[Dataset entries]
══════════════════════════════
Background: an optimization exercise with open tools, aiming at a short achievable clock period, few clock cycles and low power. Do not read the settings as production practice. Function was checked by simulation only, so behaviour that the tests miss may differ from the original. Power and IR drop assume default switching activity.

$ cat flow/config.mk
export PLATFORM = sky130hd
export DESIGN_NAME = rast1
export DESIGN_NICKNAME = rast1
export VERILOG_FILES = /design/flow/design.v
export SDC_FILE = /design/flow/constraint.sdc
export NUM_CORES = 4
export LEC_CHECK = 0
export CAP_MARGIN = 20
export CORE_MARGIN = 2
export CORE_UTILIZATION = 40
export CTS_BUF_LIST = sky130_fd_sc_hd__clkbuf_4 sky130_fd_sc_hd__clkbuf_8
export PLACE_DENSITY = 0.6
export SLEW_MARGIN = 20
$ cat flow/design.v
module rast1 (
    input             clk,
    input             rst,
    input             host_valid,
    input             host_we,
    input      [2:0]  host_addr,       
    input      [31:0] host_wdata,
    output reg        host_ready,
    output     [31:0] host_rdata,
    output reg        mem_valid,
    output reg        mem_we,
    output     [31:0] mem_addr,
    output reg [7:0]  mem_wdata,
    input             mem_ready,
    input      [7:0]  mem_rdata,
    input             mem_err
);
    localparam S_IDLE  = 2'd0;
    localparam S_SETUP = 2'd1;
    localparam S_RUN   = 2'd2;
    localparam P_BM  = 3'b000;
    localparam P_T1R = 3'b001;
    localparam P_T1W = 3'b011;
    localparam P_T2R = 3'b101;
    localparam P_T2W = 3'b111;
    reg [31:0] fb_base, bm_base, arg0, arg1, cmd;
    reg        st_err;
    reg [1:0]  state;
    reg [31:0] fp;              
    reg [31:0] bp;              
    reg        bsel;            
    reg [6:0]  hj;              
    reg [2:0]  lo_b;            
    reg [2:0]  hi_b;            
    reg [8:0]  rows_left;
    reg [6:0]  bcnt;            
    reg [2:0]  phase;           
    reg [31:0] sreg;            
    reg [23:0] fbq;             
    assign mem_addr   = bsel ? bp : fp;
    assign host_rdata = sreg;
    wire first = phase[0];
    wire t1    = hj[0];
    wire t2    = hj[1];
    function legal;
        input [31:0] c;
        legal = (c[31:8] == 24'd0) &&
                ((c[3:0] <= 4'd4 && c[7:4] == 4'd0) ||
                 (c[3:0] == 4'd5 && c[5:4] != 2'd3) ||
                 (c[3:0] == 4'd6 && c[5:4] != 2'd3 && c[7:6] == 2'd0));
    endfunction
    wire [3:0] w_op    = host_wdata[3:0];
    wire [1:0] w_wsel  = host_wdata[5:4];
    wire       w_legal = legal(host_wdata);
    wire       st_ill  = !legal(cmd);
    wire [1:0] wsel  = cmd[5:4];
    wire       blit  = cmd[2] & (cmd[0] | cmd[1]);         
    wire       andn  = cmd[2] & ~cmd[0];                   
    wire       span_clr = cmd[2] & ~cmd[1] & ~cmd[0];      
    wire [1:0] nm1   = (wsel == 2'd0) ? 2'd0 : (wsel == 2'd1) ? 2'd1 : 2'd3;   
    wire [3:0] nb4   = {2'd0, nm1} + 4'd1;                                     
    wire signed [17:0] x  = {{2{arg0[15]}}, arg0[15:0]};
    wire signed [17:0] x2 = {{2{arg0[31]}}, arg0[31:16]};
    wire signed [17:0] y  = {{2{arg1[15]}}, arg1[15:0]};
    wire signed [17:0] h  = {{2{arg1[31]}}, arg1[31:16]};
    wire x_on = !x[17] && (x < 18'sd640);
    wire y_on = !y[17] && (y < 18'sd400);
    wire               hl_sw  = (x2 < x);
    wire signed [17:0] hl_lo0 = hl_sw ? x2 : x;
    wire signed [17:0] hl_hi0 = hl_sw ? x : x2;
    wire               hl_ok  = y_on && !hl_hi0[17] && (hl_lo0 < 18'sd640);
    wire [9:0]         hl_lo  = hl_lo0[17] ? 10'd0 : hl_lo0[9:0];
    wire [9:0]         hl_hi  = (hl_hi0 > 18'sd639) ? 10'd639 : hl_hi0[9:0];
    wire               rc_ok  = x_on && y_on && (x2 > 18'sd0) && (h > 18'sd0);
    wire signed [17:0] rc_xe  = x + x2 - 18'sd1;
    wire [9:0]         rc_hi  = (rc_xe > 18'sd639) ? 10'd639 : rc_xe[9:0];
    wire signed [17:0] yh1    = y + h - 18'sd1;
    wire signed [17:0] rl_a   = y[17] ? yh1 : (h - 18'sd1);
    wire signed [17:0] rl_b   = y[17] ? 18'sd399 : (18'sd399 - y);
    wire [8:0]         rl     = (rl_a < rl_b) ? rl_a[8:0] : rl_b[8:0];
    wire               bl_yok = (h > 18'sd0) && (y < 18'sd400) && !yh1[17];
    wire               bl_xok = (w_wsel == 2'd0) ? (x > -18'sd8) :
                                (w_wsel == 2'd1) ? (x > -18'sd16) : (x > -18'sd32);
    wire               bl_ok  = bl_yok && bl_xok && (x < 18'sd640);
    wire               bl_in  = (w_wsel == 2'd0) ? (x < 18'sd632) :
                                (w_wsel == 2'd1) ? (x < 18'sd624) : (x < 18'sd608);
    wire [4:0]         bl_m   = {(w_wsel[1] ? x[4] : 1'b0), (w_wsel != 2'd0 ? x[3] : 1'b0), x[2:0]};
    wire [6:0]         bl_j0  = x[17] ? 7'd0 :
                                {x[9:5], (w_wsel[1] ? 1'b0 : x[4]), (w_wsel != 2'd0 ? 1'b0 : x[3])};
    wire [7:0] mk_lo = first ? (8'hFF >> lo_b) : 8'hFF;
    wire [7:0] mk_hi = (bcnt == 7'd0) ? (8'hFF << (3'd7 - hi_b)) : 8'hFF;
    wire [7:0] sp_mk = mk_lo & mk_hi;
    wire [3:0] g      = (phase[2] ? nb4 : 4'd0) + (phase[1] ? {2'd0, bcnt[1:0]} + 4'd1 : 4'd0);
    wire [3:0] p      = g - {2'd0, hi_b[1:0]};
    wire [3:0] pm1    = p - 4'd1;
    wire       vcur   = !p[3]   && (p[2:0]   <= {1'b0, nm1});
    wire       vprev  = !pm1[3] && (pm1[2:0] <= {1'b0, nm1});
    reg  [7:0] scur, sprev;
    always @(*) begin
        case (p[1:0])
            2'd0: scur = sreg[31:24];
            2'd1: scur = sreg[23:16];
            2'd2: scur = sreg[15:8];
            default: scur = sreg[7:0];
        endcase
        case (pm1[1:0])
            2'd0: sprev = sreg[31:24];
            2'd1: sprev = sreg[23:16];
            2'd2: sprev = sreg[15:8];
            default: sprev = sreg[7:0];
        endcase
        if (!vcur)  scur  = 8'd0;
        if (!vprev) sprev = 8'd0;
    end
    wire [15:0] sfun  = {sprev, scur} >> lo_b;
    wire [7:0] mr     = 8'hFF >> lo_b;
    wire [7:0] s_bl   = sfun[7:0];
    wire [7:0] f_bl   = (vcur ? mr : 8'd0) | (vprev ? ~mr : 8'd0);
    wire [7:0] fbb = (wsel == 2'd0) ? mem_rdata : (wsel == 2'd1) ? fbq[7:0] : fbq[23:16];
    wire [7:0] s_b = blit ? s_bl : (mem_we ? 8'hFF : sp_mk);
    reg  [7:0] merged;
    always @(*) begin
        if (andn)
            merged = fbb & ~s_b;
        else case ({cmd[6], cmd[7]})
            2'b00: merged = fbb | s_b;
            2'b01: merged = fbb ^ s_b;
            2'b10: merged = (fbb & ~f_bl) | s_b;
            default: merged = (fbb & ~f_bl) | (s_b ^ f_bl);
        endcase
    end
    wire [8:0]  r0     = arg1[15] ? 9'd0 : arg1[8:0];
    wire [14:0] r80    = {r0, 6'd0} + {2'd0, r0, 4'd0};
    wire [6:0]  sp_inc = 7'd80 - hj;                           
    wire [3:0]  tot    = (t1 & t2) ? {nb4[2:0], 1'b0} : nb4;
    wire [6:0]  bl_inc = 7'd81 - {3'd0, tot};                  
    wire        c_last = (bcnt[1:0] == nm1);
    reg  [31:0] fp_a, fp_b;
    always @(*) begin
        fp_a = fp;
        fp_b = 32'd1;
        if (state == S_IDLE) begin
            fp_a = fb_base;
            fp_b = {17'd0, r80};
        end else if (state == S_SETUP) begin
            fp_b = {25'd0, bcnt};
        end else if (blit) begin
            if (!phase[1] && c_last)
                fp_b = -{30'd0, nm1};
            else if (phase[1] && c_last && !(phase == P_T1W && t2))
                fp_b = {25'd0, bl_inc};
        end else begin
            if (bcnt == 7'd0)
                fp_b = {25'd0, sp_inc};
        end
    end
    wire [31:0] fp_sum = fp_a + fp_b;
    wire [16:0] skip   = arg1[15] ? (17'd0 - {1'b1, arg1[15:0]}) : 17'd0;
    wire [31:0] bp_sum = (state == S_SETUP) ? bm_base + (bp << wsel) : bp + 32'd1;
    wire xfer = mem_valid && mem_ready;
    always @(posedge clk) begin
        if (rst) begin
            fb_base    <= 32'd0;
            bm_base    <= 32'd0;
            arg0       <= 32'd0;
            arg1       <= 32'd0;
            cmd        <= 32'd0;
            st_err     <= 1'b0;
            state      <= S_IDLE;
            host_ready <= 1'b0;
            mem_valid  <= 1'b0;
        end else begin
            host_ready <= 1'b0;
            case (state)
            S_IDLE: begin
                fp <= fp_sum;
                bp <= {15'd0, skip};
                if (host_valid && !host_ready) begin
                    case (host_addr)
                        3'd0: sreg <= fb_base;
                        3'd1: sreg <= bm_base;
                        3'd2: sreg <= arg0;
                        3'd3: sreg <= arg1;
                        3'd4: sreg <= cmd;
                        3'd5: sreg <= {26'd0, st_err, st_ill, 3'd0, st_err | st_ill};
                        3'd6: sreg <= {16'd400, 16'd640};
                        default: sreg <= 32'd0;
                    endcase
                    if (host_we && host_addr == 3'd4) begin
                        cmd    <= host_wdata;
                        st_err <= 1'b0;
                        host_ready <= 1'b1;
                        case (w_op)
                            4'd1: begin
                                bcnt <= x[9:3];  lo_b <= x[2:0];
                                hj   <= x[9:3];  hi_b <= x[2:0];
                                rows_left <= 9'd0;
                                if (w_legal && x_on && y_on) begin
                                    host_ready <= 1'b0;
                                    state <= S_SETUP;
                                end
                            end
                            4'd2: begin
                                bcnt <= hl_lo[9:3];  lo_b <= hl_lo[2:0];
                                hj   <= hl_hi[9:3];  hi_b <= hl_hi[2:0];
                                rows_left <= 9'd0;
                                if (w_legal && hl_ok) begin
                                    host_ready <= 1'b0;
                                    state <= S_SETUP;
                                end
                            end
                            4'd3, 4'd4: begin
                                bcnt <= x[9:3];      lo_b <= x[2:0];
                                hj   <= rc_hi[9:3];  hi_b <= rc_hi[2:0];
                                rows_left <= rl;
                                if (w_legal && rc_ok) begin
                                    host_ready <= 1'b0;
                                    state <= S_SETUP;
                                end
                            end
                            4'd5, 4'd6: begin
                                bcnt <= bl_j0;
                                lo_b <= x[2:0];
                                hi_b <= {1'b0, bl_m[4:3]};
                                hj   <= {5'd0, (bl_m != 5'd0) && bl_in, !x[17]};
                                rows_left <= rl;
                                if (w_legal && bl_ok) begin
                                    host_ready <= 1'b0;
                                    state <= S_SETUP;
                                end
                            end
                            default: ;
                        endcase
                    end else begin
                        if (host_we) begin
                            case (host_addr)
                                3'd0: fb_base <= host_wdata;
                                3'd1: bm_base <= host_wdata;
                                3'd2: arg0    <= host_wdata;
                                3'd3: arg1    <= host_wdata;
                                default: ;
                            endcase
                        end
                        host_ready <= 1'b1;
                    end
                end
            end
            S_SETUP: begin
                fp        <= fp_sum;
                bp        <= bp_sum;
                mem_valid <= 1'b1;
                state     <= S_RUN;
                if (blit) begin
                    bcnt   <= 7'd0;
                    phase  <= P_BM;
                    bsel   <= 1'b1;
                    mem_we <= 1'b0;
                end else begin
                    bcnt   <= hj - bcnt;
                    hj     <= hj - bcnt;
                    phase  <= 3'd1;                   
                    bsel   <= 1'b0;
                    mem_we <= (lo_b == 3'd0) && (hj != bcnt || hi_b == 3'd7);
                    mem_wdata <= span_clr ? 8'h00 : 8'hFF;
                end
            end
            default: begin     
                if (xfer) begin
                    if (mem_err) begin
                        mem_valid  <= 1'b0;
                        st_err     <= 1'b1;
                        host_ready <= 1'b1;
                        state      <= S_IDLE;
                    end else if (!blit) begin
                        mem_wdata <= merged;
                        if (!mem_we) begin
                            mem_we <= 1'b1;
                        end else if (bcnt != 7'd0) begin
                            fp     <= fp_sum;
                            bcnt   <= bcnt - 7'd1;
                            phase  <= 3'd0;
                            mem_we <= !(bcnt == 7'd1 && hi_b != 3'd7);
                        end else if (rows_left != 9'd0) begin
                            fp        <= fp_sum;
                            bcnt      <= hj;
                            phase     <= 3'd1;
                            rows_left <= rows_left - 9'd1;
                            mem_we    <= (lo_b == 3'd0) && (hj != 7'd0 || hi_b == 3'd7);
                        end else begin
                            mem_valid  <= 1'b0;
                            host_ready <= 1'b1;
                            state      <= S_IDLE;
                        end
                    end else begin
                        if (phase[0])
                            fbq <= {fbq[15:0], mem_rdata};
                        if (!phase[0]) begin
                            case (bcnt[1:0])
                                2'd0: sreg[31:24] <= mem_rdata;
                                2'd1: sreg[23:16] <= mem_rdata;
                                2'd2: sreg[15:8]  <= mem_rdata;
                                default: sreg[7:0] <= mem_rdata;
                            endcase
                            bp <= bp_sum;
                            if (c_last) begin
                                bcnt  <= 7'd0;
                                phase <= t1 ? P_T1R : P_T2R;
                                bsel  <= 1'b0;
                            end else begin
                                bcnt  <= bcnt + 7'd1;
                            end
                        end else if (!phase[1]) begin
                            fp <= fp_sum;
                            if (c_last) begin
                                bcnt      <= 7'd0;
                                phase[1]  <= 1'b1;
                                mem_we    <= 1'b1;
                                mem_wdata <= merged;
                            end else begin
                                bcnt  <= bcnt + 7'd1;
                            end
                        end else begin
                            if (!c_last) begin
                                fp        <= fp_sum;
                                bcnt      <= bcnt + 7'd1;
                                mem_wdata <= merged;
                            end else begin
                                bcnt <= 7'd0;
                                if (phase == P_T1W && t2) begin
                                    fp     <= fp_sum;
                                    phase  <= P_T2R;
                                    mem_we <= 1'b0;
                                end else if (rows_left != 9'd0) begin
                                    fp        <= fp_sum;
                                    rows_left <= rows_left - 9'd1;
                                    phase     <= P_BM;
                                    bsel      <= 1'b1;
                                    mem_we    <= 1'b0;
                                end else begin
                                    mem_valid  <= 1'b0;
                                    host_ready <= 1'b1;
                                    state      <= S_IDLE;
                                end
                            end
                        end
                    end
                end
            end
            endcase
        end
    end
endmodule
══════════════════════════════
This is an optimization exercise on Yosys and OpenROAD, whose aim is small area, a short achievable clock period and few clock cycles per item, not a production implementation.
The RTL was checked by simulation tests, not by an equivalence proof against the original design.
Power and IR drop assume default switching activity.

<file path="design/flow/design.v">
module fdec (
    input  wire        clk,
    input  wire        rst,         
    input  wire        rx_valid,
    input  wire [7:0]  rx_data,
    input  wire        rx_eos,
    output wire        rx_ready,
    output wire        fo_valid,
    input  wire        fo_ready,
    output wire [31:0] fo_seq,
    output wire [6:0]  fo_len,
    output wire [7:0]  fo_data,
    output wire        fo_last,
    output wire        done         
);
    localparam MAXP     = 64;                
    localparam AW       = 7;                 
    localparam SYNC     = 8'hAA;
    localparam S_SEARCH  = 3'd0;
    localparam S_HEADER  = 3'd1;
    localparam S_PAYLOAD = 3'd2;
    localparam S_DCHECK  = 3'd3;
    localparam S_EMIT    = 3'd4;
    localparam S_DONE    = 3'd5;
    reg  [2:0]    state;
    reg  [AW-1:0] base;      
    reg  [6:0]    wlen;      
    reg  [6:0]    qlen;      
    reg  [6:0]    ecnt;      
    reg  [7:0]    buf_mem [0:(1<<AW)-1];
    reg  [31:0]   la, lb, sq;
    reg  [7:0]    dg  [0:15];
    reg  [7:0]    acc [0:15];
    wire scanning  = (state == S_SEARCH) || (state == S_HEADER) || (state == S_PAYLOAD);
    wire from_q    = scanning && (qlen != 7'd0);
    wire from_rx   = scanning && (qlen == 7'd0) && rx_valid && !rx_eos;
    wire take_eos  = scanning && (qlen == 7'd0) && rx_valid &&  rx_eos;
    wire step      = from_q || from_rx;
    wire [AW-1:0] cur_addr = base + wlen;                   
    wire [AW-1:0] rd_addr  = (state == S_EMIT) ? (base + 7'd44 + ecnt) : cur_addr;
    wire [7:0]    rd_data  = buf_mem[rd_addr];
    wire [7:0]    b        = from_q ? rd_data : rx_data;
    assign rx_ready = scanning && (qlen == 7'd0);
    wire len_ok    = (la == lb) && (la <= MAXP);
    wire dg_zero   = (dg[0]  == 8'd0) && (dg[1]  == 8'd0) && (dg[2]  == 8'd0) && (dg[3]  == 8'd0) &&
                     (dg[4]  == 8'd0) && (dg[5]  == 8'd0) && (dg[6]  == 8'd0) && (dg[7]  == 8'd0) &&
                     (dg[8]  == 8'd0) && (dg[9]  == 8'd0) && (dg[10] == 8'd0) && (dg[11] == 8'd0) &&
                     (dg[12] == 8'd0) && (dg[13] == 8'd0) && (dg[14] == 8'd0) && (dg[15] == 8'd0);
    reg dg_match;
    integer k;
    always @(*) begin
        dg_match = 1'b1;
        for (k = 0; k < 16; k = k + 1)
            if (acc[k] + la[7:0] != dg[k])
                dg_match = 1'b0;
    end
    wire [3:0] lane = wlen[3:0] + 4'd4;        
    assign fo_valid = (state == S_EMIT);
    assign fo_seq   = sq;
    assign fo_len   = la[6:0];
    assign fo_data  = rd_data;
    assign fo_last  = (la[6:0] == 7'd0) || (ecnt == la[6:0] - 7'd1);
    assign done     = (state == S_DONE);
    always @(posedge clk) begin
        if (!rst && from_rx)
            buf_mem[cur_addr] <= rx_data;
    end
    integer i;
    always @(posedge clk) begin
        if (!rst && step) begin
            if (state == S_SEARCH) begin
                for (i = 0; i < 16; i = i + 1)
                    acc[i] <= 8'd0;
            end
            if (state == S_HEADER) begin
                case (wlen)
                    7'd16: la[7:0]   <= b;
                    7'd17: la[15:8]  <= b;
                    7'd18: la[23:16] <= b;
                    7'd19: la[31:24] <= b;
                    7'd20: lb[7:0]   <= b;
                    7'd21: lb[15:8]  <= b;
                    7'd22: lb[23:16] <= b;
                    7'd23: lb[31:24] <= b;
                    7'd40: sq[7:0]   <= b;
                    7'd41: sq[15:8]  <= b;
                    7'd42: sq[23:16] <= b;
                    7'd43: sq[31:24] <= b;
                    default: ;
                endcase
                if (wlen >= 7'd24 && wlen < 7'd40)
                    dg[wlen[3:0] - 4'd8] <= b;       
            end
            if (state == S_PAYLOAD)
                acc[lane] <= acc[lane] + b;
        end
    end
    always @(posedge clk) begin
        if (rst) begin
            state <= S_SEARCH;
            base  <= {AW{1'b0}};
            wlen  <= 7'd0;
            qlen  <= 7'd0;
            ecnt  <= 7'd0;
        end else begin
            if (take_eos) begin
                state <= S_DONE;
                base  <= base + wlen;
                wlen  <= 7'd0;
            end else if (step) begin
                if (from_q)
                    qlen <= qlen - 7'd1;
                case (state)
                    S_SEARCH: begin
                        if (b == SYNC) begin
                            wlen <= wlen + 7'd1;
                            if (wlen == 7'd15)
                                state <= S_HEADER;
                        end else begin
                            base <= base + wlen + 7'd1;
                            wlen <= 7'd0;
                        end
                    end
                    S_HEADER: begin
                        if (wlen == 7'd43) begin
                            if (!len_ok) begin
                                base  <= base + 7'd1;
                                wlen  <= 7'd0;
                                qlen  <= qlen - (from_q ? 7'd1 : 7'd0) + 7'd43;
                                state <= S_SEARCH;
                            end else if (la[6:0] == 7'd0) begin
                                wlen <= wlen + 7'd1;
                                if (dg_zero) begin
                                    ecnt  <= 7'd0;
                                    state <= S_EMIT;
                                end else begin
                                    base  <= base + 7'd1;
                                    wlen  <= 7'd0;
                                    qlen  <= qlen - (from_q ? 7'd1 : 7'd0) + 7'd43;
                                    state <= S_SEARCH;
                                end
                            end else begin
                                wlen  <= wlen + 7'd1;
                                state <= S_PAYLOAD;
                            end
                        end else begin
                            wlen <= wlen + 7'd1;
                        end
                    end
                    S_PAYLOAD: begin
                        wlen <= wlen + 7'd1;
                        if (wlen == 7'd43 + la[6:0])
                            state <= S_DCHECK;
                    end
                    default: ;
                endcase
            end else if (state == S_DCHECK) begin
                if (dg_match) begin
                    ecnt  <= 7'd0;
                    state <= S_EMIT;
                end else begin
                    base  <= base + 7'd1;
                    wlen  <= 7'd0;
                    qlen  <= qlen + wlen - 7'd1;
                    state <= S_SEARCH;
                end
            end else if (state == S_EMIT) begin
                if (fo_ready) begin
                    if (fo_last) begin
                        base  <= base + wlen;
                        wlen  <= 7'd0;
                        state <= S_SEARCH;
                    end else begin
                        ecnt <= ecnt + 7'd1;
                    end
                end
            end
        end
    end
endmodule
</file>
══════════════════════════════
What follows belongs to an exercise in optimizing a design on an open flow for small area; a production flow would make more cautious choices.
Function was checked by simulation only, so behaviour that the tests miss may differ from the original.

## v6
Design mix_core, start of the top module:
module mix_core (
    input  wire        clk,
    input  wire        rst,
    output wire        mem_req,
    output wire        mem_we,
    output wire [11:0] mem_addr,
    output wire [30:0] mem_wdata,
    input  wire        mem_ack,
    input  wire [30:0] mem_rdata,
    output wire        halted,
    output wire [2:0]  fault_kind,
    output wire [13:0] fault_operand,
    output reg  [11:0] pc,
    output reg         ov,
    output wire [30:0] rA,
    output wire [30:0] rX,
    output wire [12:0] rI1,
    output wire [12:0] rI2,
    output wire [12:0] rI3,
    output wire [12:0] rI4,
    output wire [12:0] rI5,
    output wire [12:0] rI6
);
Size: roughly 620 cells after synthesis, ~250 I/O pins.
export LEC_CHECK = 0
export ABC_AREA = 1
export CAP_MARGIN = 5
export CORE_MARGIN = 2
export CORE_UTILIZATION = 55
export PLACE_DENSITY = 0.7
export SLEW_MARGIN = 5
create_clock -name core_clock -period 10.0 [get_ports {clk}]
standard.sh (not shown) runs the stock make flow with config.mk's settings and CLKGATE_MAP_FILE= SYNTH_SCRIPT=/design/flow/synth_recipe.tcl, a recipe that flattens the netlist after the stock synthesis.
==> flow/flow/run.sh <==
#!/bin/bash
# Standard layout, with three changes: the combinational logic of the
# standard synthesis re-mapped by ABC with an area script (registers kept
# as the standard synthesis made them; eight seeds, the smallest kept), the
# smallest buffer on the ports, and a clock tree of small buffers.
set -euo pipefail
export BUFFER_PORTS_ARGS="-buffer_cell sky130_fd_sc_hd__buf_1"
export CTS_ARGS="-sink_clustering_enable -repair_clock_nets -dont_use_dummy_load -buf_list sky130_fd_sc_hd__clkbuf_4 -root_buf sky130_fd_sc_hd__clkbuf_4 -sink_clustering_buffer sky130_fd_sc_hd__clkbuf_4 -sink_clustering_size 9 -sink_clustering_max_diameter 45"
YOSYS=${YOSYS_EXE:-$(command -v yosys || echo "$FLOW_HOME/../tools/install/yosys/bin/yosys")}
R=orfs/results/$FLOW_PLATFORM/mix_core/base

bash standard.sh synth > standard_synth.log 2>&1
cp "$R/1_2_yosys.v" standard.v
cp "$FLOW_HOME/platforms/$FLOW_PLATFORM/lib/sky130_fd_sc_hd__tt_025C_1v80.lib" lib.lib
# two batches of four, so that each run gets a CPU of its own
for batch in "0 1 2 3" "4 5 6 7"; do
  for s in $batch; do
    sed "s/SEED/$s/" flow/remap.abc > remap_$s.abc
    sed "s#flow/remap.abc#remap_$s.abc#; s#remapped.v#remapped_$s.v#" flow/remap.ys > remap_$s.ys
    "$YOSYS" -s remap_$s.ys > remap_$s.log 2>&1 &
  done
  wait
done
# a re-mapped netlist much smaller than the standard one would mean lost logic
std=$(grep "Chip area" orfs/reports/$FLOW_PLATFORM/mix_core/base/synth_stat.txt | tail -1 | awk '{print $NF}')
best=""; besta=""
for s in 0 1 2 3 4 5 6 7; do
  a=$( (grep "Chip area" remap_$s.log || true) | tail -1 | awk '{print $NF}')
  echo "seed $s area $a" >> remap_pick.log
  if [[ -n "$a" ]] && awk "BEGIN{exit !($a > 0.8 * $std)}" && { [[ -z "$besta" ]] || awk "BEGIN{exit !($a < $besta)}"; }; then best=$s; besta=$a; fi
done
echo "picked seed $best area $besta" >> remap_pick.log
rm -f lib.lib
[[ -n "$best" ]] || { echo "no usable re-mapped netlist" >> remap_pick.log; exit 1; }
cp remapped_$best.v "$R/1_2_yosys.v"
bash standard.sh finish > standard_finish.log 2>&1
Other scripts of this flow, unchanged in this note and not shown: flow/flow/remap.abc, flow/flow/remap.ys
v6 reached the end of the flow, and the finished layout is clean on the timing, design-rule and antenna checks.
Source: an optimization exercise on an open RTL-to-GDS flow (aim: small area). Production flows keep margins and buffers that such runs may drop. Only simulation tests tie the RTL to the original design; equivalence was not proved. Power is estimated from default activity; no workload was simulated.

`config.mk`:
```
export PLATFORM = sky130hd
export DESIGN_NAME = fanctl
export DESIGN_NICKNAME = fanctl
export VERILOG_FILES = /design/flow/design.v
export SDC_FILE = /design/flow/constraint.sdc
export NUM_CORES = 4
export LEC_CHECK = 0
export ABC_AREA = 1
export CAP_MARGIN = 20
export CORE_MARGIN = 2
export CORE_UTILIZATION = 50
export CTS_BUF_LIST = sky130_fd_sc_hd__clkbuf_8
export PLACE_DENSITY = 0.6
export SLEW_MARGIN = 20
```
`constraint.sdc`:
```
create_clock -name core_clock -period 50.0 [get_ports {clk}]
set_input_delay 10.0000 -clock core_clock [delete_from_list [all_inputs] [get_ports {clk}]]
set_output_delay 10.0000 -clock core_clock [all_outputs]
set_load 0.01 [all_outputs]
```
══════════════════════════════
■ **What this task involves**
From the records above, repeat exactly the lines from the one with "wire signed [17:0] rl_a" through the one with "bl_xok = (w_wsel", both included.

■ **Exercise result**
    wire signed [17:0] rl_a   = y[17] ? yh1 : (h - 18'sd1);
    wire signed [17:0] rl_b   = y[17] ? 18'sd399 : (18'sd399 - y);
    wire [8:0]         rl     = (rl_a < rl_b) ? rl_a[8:0] : rl_b[8:0];
    wire               bl_yok = (h > 18'sd0) && (y < 18'sd400) && !yh1[17];
    wire               bl_xok = (w_wsel == 2'd0) ? (x > -18'sd8) :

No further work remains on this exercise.